Il se défendait cependant d’être sceptique. Et il ne l'était pas. Comme les écrivains de l’absurde – Camus, Ionesco, Beckett – il ne croyait pas à l'absurde il était en révolte contre l’absurdité du monde. Il était pacifiste, haïssait la guerre et la violence, comme en témoignent les articles courageux qu'il avait publiés au cours du premier conflit mondial, dans la revue Nyugat (Occident) dont il fut aux côtés d’Ady, Babits, Kosztolányi, Füst, Ignotus et Hatvany, le collaborateur assidu. « Il est interdit de tuer; écrivait-il, à la guerre comme à la paix, sous aucun prétexte, au service d'aucune idée, il est défendu de tuer c’est la loi de la nature. »  (En quoi il se trompait.) Il était rationaliste, comme le Swift de Gulliver, comme le Voltaire de Candide, comme G.B. Shaw Il était pour la justice sociale, sans être socialiste, car l’idée collectiviste d’après laquelle l’individu doit se mettre au service de la société lui apparut comme la source possible de la plus grande tyrannie. Dans une de ses dernières œuvres, inspirée par la guerre d’Espagne, dans laquelle il a vu un prélude d’une guerre plus générale, il écrivait : « L’assassin n’est pas le seul responsable du meurtre. Est responsable également la victime qui n'a pas su prévenir; empêcher la tuerie. La prévenir; s’il le faut, même en se suicidant, avec cette force terrible, plus puissante que toutes les puissances, que donne le courage à celui qui n’a pas peur pour sa propre vie, qui n’a peur de rien. » 

En méditant sur son œuvre, ses paradoxes, un mot de Ionesco me vient à l’esprit. À la question de savoir s'il croyait en Dieu, il répondit : « Je crois en Lui, mais j’aimerais qu’il fût différent. »  Karinthy a écrit que « le monde cornu, les conjonctions et les conséquences des choses sont suspendus au-dessus de nos têtes comme un jugement sans appel prononcé par des forces inconnues et si nous attendons quand même des miracles, cela ne s’explique que par le fait qu’ayant reçu quelques signes et indications, l'homme fait appel contre ce verdict et essaye de se transformer. »

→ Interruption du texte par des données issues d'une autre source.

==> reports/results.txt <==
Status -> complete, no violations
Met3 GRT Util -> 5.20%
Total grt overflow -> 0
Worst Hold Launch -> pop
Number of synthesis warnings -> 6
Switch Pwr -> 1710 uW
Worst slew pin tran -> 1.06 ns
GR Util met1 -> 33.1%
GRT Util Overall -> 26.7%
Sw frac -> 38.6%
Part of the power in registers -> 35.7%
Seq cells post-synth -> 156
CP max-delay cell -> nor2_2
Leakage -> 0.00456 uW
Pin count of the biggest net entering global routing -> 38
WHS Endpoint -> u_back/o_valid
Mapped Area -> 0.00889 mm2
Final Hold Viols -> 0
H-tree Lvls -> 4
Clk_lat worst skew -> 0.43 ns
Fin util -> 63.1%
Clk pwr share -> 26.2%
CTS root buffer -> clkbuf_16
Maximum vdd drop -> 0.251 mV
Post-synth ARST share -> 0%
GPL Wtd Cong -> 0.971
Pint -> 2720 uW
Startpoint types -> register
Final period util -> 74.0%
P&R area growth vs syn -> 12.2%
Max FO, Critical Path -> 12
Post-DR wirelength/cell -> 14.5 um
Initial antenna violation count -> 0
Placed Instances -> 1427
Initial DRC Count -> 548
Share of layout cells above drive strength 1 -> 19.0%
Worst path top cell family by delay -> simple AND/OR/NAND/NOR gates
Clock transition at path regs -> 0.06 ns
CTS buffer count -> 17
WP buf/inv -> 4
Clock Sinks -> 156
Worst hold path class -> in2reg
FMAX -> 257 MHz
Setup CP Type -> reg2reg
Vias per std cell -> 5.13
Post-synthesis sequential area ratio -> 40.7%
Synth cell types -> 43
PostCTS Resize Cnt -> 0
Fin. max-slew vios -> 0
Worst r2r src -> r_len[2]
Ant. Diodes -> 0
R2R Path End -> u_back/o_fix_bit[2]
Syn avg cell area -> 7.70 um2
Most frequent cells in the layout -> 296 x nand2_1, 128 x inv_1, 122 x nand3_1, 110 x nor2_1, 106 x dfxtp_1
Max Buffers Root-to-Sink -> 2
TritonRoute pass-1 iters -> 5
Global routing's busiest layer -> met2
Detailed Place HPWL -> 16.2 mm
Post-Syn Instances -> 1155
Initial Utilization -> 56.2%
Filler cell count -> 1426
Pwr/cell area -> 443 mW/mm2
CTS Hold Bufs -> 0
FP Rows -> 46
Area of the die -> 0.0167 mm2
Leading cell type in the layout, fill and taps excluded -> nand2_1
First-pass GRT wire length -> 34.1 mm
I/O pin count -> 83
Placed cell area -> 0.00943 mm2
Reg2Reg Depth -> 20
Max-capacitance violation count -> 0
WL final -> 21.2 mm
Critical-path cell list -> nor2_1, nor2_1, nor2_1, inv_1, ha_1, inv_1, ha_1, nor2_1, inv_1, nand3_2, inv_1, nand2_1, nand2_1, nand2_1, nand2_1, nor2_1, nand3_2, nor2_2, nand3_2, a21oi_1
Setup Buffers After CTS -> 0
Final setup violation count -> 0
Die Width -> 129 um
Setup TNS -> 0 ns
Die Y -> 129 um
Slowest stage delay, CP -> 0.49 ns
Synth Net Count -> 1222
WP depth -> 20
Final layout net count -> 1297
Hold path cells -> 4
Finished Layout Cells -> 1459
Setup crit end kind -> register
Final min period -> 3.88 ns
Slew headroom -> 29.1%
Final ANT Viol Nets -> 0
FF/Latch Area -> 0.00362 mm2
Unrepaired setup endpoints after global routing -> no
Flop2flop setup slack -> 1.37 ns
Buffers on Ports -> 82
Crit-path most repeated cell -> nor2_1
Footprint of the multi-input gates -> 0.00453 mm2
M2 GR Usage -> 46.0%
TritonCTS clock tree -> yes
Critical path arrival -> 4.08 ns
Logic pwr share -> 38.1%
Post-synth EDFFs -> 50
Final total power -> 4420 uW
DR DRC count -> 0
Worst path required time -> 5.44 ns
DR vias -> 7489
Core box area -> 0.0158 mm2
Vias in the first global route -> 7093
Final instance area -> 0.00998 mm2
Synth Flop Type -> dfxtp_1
### config.mk
export PLATFORM = sky130hd
export DESIGN_NAME = sequence_loop_walker_top
export DESIGN_NICKNAME = d
export VERILOG_FILES = /design/src/hw/rtl/slw_pkg.sv /design/src/hw/rtl/sequence_loop_walker_top.sv
export SDC_FILE = /design/constraint.sdc
export NUM_CORES = 1
export LEC_CHECK = 0
export BUFFER_PORTS_ARGS = -buffer_cell sky130_fd_sc_hd__buf_2
export CAP_MARGIN = 10
export CORE_MARGIN = 4
export CORE_UTILIZATION = 45
export DETAILED_ROUTE_END_ITERATION = 10
export GPL_ROUTABILITY_DRIVEN = 0
export PLACE_DENSITY = 0.61
export SLEW_MARGIN = 10
export SYNTH_ARGS = -nofsm -noshare
export SYNTH_HDL_FRONTEND = slang
export SYNTH_SLANG_ARGS = --single-unit
### constraint.sdc
create_clock -name aclk -period 10.95 [get_ports aclk]
set_input_delay 2.19 -clock aclk [delete_from_list [all_inputs] [get_ports aclk]]
set_output_delay 2.19 -clock aclk [all_outputs]
set_load 0.02 [all_outputs]
### src/hw/rtl/slw_pkg.sv
package slw_pkg;

    // Field widths fixed by the track format.
    localparam int START_W    = 20;
    localparam int END_W      = 21;
    localparam int OUT_ADDR_W = 20;
    localparam int TICK_W     = 32;
    localparam int BYTE_W     = 8;
    localparam int REP_W      = 16;
    localparam int MEAS_W     = 9;
    localparam int CFG_IDX_W  = 1;
    localparam int IN_DATA_W  = 32;
    localparam int OUT_DATA_W = 112;

    // Register indexes on the configuration port.
    localparam logic [CFG_IDX_W-1:0] REG_TRACK_START = 1'b0;
    localparam logic [CFG_IDX_W-1:0] REG_TRACK_END   = 1'b1;

    // Control command bytes.
    localparam logic [BYTE_W-1:0] CMD_LOOP_END    = 8'hF8;
    localparam logic [BYTE_W-1:0] CMD_LOOP_START  = 8'hF9;
    localparam logic [BYTE_W-1:0] CMD_REPEAT      = 8'hFC;
    localparam logic [BYTE_W-1:0] CMD_MEASURE_END = 8'hFD;
    localparam logic [BYTE_W-1:0] CMD_TRACK_END   = 8'hFE;

    localparam logic [START_W-1:0] START_RESET = 20'd16;
    localparam logic [END_W-1:0]   END_RESET   = 21'd0;
    localparam logic [MEAS_W-1:0]  NO_MEASURE  = 9'h1FF;
    localparam logic [BYTE_W-1:0]  HEADER_SIZE = 8'h08;
    localparam logic [BYTE_W-1:0]  WORD_SIZE   = 8'h04;
    localparam logic [BYTE_W-1:0]  REPEAT_BIAS = 8'h24;

endpackage

### src/hw/rtl/sequence_loop_walker_top.sv
// Channel  | Direction | tdata (lowest bit up)                           | tuser
// ---------+-----------+-------------------------------------------------+---------
// s_       | in        | cmd_type, delay_byte, param_one, param_two      | restart
// m_       | out       | next_addr, finished, tick_total, loop_offset,   | -
//          |           | loop_tick_mark, zero fill to 112 bits           |
// cfg_     | in        | cfg_wdata: track_start_addr or track_end_addr   | -
//
// Each beat passes an input register and a result register. Its result is
// loaded into the result register as it leaves the input register, which
// waits while a held result is not taken. A new beat is taken every cycle while
// m_tready stays high. In a fetch loop the next command word is read at
// next_addr, so the item rate is set by the memory read round trip.
// aresetn is synchronous and active low; the block comes out of reset
// finished, so commands before the first restart only repeat the state.
// When m_tready is low the result holds and one more beat is still taken
// into the input register; s_tready then drops until the result moves on.
module sequence_loop_walker_top #(
    parameter int LOOP_DEPTH = 8,
    parameter int ADDR_BITS  = 20
) (
    input  logic                           aclk,
    input  logic                           aresetn,
    // Configuration write port.
    input  logic                           cfg_we,
    input  logic [slw_pkg::CFG_IDX_W-1:0]  cfg_index,
    input  logic [slw_pkg::END_W-1:0]      cfg_wdata,
    // Command beats.
    input  logic                           s_tvalid,
    output logic                           s_tready,
    input  logic [slw_pkg::IN_DATA_W-1:0]  s_tdata,  // cmd_type, delay_byte, param_one, param_two
    input  logic                           s_tuser,  // restart
    // Result beats.
    output logic                           m_tvalid,
    input  logic                           m_tready,
    output logic [slw_pkg::OUT_DATA_W-1:0] m_tdata   // next_addr, finished, tick_total,
                                                     // loop_offset, loop_tick_mark, zeros
);

    import slw_pkg::*;

    localparam int AW = ADDR_BITS;
    // Wide enough for every sum and compare against the 21-bit end address.
    localparam int XW = ((ADDR_BITS > END_W) ? ADDR_BITS : END_W) + 1;
    localparam int DW = $clog2(LOOP_DEPTH + 1);
    localparam int IW = (LOOP_DEPTH > 1) ? $clog2(LOOP_DEPTH) : 1;
    localparam int PAD_W = OUT_DATA_W - (2 * OUT_ADDR_W + 2 * TICK_W + 1);

    // Configuration registers.
    logic [START_W-1:0] start_reg;
    logic [END_W-1:0]   end_reg;

    always_ff @(posedge aclk) begin
        if (!aresetn) begin
            start_reg <= START_RESET;
            end_reg   <= END_RESET;
        end else if (cfg_we) begin
            case (cfg_index)
                REG_TRACK_START: start_reg <= cfg_wdata[START_W-1:0];
                REG_TRACK_END:   end_reg   <= cfg_wdata;
                default:         end_reg   <= end_reg;
            endcase
        end
    end

    // Input register.
    logic              in_valid_reg;
    logic              in_restart_reg;
    logic [BYTE_W-1:0] in_cmd_reg;
    logic [BYTE_W-1:0] in_delay_reg;
    logic [BYTE_W-1:0] in_p1_reg;
    logic [BYTE_W-1:0] in_p2_reg;

    // Result register.
    logic                  out_valid_reg;
    logic [OUT_DATA_W-1:0] out_data_reg;

    logic fire;
    logic s_accept;

    assign fire     = in_valid_reg && (!out_valid_reg || m_tready);
    assign s_tready = !in_valid_reg || fire;
    assign s_accept = s_tvalid && s_tready;
    assign m_tvalid = out_valid_reg;
    assign m_tdata  = out_data_reg;

    always_ff @(posedge aclk) begin
        if (!aresetn) begin
            in_valid_reg <= 1'b0;
        end else if (s_accept) begin
            in_valid_reg <= 1'b1;
        end else if (fire) begin
            in_valid_reg <= 1'b0;
        end
    end

    always_ff @(posedge aclk) begin
        if (s_accept) begin
            in_restart_reg <= s_tuser;
            in_cmd_reg     <= s_tdata[7:0];
            in_delay_reg   <= s_tdata[15:8];
            in_p1_reg      <= s_tdata[23:16];
            in_p2_reg      <= s_tdata[31:24];
        end
    end

    // Walker state.
    logic [AW-1:0]     pos_reg,       pos_next;
    logic [AW-1:0]     ret_reg,       ret_next;
    logic [MEAS_W-1:0] meas_reg,      meas_next;
    logic [DW-1:0]     depth_reg,     depth_next;
    logic [TICK_W-1:0] tick_reg,      tick_next;
    logic [AW-1:0]     loop_off_reg,  loop_off_next;
    logic [TICK_W-1:0] loop_tick_reg, loop_tick_next;
    logic              done_reg,      done_next;

    // Loop frames; only frames below the depth are ever read.
    logic [AW-1:0]     stack_parent_reg [LOOP_DEPTH];
    logic [AW-1:0]     stack_pos_reg    [LOOP_DEPTH];
    logic [TICK_W-1:0] stack_tick_reg   [LOOP_DEPTH];
    logic [BYTE_W-1:0] stack_count_reg  [LOOP_DEPTH];

    logic [DW-1:0]     depth_m1;
    logic [IW-1:0]     top_idx;
    logic [IW-1:0]     push_idx;
    logic [BYTE_W-1:0] cnt_inc;
    logic [XW-1:0]     end_x;
    logic [XW-1:0]     first_x;
    logic [XW-1:0]     advanced_x;
    logic [XW-1:0]     rep_x;
    logic [AW-1:0]     advanced;
    logic [REP_W-1:0]  rep;
    logic              push_en;
    logic              cnt_we;

    assign depth_m1   = depth_reg - DW'(1);
    assign top_idx    = depth_m1[IW-1:0];
    assign push_idx   = depth_reg[IW-1:0];
    assign cnt_inc    = stack_count_reg[top_idx] + 8'd1;
    assign end_x      = XW'(end_reg);
    assign first_x    = XW'(start_reg) + XW'(HEADER_SIZE);
    assign advanced_x = XW'(pos_reg) + XW'(WORD_SIZE);
    assign advanced   = advanced_x[AW-1:0];
    assign rep        = {in_p2_reg, in_p1_reg};
    assign rep_x      = XW'(start_reg) + XW'(rep) - XW'(REPEAT_BIAS);

    always_comb begin
        pos_next       = pos_reg;
        ret_next       = ret_reg;
        meas_next      = meas_reg;
        depth_next     = depth_reg;
        tick_next      = tick_reg;
        loop_off_next  = loop_off_reg;
        loop_tick_next = loop_tick_reg;
        done_next      = done_reg;
        push_en        = 1'b0;
        cnt_we         = 1'b0;

        if (in_restart_reg) begin
            pos_next       = first_x[AW-1:0];
            ret_next       = '0;
            meas_next      = NO_MEASURE;
            depth_next     = '0;
            tick_next      = '0;
            loop_off_next  = '0;
            loop_tick_next = '0;
            done_next      = (first_x >= end_x);
        end else if (!done_reg) begin
            // Step over this word; a carry out of the address counts as past the end.
            pos_next = advanced;
            if (advanced_x[AW] || (XW'(advanced) >= end_x)) begin
                done_next = 1'b1;
            end

            case (in_cmd_reg)
                CMD_LOOP_END: begin
                    if (depth_reg != '0) begin
                        depth_next = depth_m1;
                        cnt_we     = 1'b1;
                        if (in_delay_reg == '0) begin
                            // Infinite loop: the walk ends and the loop point is kept.
                            loop_off_next  = stack_pos_reg[top_idx];
                            loop_tick_next = stack_tick_reg[top_idx];
                            done_next      = 1'b1;
                        end else if (cnt_inc < in_delay_reg) begin
                            ret_next   = stack_parent_reg[top_idx];
                            depth_next = depth_reg;
                            pos_next   = stack_pos_reg[top_idx];
                            done_next  = (XW'(stack_pos_reg[top_idx]) >= end_x);
                        end
                    end
                end
                CMD_LOOP_START: begin
                    // A full stack, or a restart of the loop already on top, leaves the stack unchanged.
                    if (depth_reg < DW'(LOOP_DEPTH)) begin
                        if (!((depth_reg != '0) && (stack_pos_reg[top_idx] == advanced))) begin
                            push_en    = 1'b1;
                            depth_next = depth_reg + DW'(1);
                        end
                    end
                end
                CMD_REPEAT: begin
                    // The measure that is already repeating is not entered again.
                    if ({1'b0, in_delay_reg} != meas_reg) begin
                        if (ret_reg == '0) begin
                            ret_next = advanced;
                        end
                        meas_next = {1'b0, in_delay_reg};
                        pos_next  = rep_x[AW-1:0];
                        done_next = (XW'(rep_x[AW-1:0]) >= end_x);
                    end
                end
                CMD_MEASURE_END: begin
                    if (ret_reg != '0) begin
                        ret_next  = '0;
                        meas_next = NO_MEASURE;
                        pos_next  = ret_reg;
                        done_next = (XW'(ret_reg) >= end_x);
                    end
                end
                CMD_TRACK_END: begin
                    done_next = 1'b1;
                end
                default: begin
                    tick_next = tick_reg + TICK_W'(in_delay_reg);
                end
            endcase
        end
    end

    always_ff @(posedge aclk) begin
        if (!aresetn) begin
            pos_reg       <= '0;
            ret_reg       <= '0;
            meas_reg      <= NO_MEASURE;
            depth_reg     <= '0;
            tick_reg      <= '0;
            loop_off_reg  <= '0;
            loop_tick_reg <= '0;
            done_reg      <= 1'b1;
        end else if (fire) begin
            pos_reg       <= pos_next;
            ret_reg       <= ret_next;
            meas_reg      <= meas_next;
            depth_reg     <= depth_next;
            tick_reg      <= tick_next;
            loop_off_reg  <= loop_off_next;
            loop_tick_reg <= loop_tick_next;
            done_reg      <= done_next;
        end
    end

    always_ff @(posedge aclk) begin
        if (fire && push_en) begin
            stack_parent_reg[push_idx] <= ret_reg;
            stack_pos_reg[push_idx]    <= advanced;
            stack_tick_reg[push_idx]   <= tick_reg;
            stack_count_reg[push_idx]  <= '0;
        end
        if (fire && cnt_we) begin
            stack_count_reg[top_idx] <= cnt_inc;
        end
    end

    // Result register.
    always_ff @(posedge aclk) begin
        if (!aresetn) begin
            out_valid_reg <= 1'b0;
        end else if (fire) begin
            out_valid_reg <= 1'b1;
        end else if (m_tready) begin
            out_valid_reg <= 1'b0;
        end
    end

    always_ff @(posedge aclk) begin
        if (fire) begin
            out_data_reg <= {{PAD_W{1'b0}}, loop_tick_next, OUT_ADDR_W'(loop_off_next),
                             tick_next, done_next, OUT_ADDR_W'(pos_next)};
        end
    end

    // The loop stack never grows past its depth.
    a_depth_bound: assert property (@(posedge aclk) disable iff (!aresetn)
        depth_reg <= DW'(LOOP_DEPTH))
        else $error("loop stack depth out of range");

    // A command taken after the walk ended leaves the walk untouched.
    a_done_holds: assert property (@(posedge aclk) disable iff (!aresetn)
        (fire && !in_restart_reg && done_reg) |=>
            ($stable(tick_reg) && $stable(pos_reg) && $stable(depth_reg) && done_reg))
        else $error("state changed after the walk finished");

    // A restart clears the stack, the pending return and the tick count.
    a_restart_clears: assert property (@(posedge aclk) disable iff (!aresetn)
        (fire && in_restart_reg) |=>
            ((depth_reg == '0) && (ret_reg == '0) && (tick_reg == '0)))
        else $error("restart left stale walk state");

    // Input backpressure only comes from a held result with a full input register.
    a_ready_cause: assert property (@(posedge aclk) disable iff (!aresetn)
        !s_tready |-> (in_valid_reg && m_tvalid && !m_tready))
        else $error("input stalled without downstream backpressure");

endmodule
# After elaboration in Yosys (flattened, before gate mapping)
# Memories as Yosys holds them, arrays and structs flattened.
# Index checks and enable logic that the tools add are counted.
[classes] bitwise_logic=1 n_mul=0 n_lt_le_gt_ge=7 eq_ne=17 mux=72 div=0 n_addsub=8 reduce_logical=26 shifts=0
[ops] cell="$mux 20" n=20
[ops] cell="$mux 32" n=8
[ops] cell="$pmux 20 s3" n=2
[ops] cell="$ge 20x21->1" n=4
[ops] cell="$eq 8x8->1 const B" n=5
[ops] cell="$mux 9" n=4
[ops] cell="$add 32x8->32" n=1
[ops] cell="$mux 4" n=7
[ops] cell="$mux 1" n=26
[ops] cell="$ne 3x3->1 const B" n=8
[ops] cell="$add 20x3->21 const B" n=1
[ops] cell="$add 20x4->21 const B" n=1
[ops] cell="$ge 21x21->1" n=1
[ops] cell="$add 20x16->20" n=1
[ops] cell="$eq 20x20->1" n=1
[ops] cell="$logic_not 20->1" n=1
[ops] cell="$reduce_bool 20->1" n=1
[ops] cell="$sub 20x6->20 const B" n=1
[ops] cell="$pmux 9 s2" n=1
[ops] cell="$ne 8x9->1" n=1
[ops] cell="$reduce_and 9->1" n=1
[ops] cell="$add 8x1->8 const B" n=1
[ops] cell="$logic_not 8->1" n=1
[ops] cell="$lt 8x8->1" n=1
[ops] cell="21 further kinds" n=32
[word_totals] regBits=319 n_memories=4 mem_bits_ro=0 ramBits=640 in_bits=60 latchBits=0 out_inout_bits=114
[mem_list] memory="stack_tick_reg" depth=8 width=32 rd=1 rd_ports_with_merged_regs=0 wr=1 line="sequence_loop_walker_top.sv:119" source="logic [TICK_W-1:0] stack_tick_reg [LOOP_DEPTH];"
[mem_list] memory="stack_parent_reg" depth=8 width=20 rd=1 rd_ports_with_merged_regs=0 wr=1 line="sequence_loop_walker_top.sv:117" source="logic [AW-1:0] stack_parent_reg [LOOP_DEPTH];"
[mem_list] memory="stack_pos_reg" depth=8 width=20 rd=1 rd_ports_with_merged_regs=0 wr=1 line="sequence_loop_walker_top.sv:118" source="logic [AW-1:0] stack_pos_reg [LOOP_DEPTH];"
[mem_list] memory="stack_count_reg" depth=8 width=8 rd=1 rd_ports_with_merged_regs=0 wr=1 line="sequence_loop_walker_top.sv:120" source="logic [BYTE_W-1:0] stack_count_reg [LOOP_DEPTH];"

# Logic depth before layout (Yosys ltp)
# An unclocked memory read counts as a cell.
[depth] word_depth=13 depth_mapped=31

# Worst setup path before layout
# Ideal clock, no wire load.
[synth_timing] path_type="register -> register" startpoint="register depth_reg[0]" endpoint="memory stack_count_reg[1][0] (enable)" path_buffers=10 setup_ps=375 setup_slack_ps=3090 synth_period_minus_slack_ps=7860 arrival_time_ps=7486 path_stages_with_launch=22 path_cell_list="dfxtp_1 > buf_6 > buf_12 > buf_6 > buf_4 > buf_2 > buf_4 > buf_1 > inv_1 > ha_1 > buf_2 > buf_2 > buf_2 > mux4_2 > mux2i_1 > xnor2_1 > nor4_1 > nand4b_1 > o31a_1 > nand4_2 > nor3_2 > o21bai_1"
[synth_via] elab_chain_cells=13
[synth_rtl] element="from (decl)" line="sequence_loop_walker_top.sv:110" source="logic [DW-1:0] depth_reg, depth_next;"
[synth_rtl] element="from (signal assigned)" line="sequence_loop_walker_top.sv:244" source="depth_reg <= depth_next;"
[synth_rtl] element="$sub 4x1->4" line="sequence_loop_walker_top.sv:135" source="assign depth_m1 = depth_reg - DW'(1);"
[synth_rtl] element="$mem_v2 8x20"
[synth_rtl] element="$eq 20x20->1" line="sequence_loop_walker_top.sv:195" source="if (!((depth_reg != '0) && (stack_pos_reg[top_idx] == advanced))) begin"
[synth_rtl] element="$logic_and 1x1->1" line="sequence_loop_walker_top.sv:195"
[synth_rtl] element="$mux 1" line="sequence_loop_walker_top.sv:195"
[synth_rtl] element="$mux 1" line="sequence_loop_walker_top.sv:194" source="if (depth_reg < DW'(LOOP_DEPTH)) begin"
[synth_rtl] element="$mux 1" line="sequence_loop_walker_top.sv:174" source="case (in_cmd_reg)"
[synth_rtl] element="$mux 1" line="sequence_loop_walker_top.sv:167" source="end else if (!done_reg) begin"
[synth_rtl] element="$mux 1" line="sequence_loop_walker_top.sv:158" source="if (in_restart_reg) begin"
[synth_rtl] element="$logic_and 1x1->1" line="sequence_loop_walker_top.sv:253" source="if (fire && push_en) begin"
[synth_rtl] element="$mux 1" line="sequence_loop_walker_top.sv:253"
[synth_rtl] element="$mux 1 (not written as such)" line="sequence_loop_walker_top.sv:257" source="stack_count_reg[push_idx] <= '0;"
[synth_rtl] element="$mux 1 (no line)"
[synth_rtl] element="to (decl)" line="sequence_loop_walker_top.sv:120"
# Several ways; a longest one is shown, not always the timed one.

# Worst setup path after layout
[layout_timing] startpoint="register depth_reg[0]" endpoint="memory stack_pos_reg[1][2] (netlist name) (enable)"
[layout_via] elab_chain_cells=12
[layout_rtl] element="$sub 4x1->4" line="sequence_loop_walker_top.sv:135"
[layout_rtl] element="$mem_v2 8x20"
[layout_rtl] element="$eq 20x20->1" line="sequence_loop_walker_top.sv:195"
[layout_rtl] element="$logic_and 1x1->1" line="sequence_loop_walker_top.sv:195"
[layout_rtl] element="$mux 1" line="sequence_loop_walker_top.sv:195"
[layout_rtl] element="$mux 1" line="sequence_loop_walker_top.sv:194"
[layout_rtl] element="$mux 1" line="sequence_loop_walker_top.sv:174"
[layout_rtl] element="$mux 1" line="sequence_loop_walker_top.sv:167"
[layout_rtl] element="$mux 1" line="sequence_loop_walker_top.sv:158"
[layout_rtl] element="$logic_and 1x1->1" line="sequence_loop_walker_top.sv:253"
[layout_rtl] element="$mux 1" line="sequence_loop_walker_top.sv:253"
[layout_rtl] element="$mux 1 (not written as such)" line="sequence_loop_walker_top.sv:255" source="stack_pos_reg[push_idx] <= advanced;"
[layout_rtl] element="to (decl)" line="sequence_loop_walker_top.sv:118"
# Several ways; a longest one is shown, not always the timed one.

GB. Shaw, à la question de savoir pourquoi, dans quel but il écrivait ses œuvres, répondait : « C’est pour inquiéter mes contemporains. »  Karinthy lui, voulait les faire rire. Il a tout de même inquiété Il était plutôt apolitique, mais les hommes au pouvoir ne l’aimaient pas. Ils craignaient sa plume. Ils sentaient instinctivement que s'il la retournait contre eux, la plume se transformerait en une arme aux mains d’un bon escrimeur.

Ses amis de la revue Nyugat, éminentes figures de la littérature hongroise, avaient pris grand soin de l’originalité de leur style. L’originalité de Karinthy était de pratiquer, dans presque toute sa prose, le style journalistique. Ce récit en est un exemple. Il s’est mis dans la peau d’un vieux reporter globe-trotter qui réussit à persuader le directeur d'un magazine populaire britannique, The New History, de lui financer un voyage dans l’au-delà, dont il aurait la clé, et qui est en réalité un en deçà » : le Passé irréversible, immortel de l’humanité. Une fois franchie la porte de la frontière de la quatrième dimension, Merlin Oldtime rapporte tout ce qu’il a vu, les conversations qu'il a eues avec les plus grands personnages du passé dans un style objectif et d’où toute recherche formaliste est absente. Dans le même style impersonnel, impassible, avec lequel, dans son livre le plus célèbre Voyage autour de mon crâne il a rapporté dans tous ses détails l’opération de la tumeur au cerveau qu’il avait subie à Stockholm et qu’il avait suivie sans anesthésie générale sur un écran, comme s’il s’agissait de l’opération d’un autre. Tout près de la mort – car à cette époque l’opération était plus risquée que de nos jours – il parle d’elle de manière détachée, presque amusée. Il pense même – paradoxal jusqu’au bout, et il le dit au chirurgien, qu’en fait, c’est la tumeur qu’il faudrait libérer de l’homme et non pas l’homme de la tumeur. « Ce disant il a caricaturé même sa propre objectivité » notait Grandpierre. Karinthy plaisantait même face à la mort.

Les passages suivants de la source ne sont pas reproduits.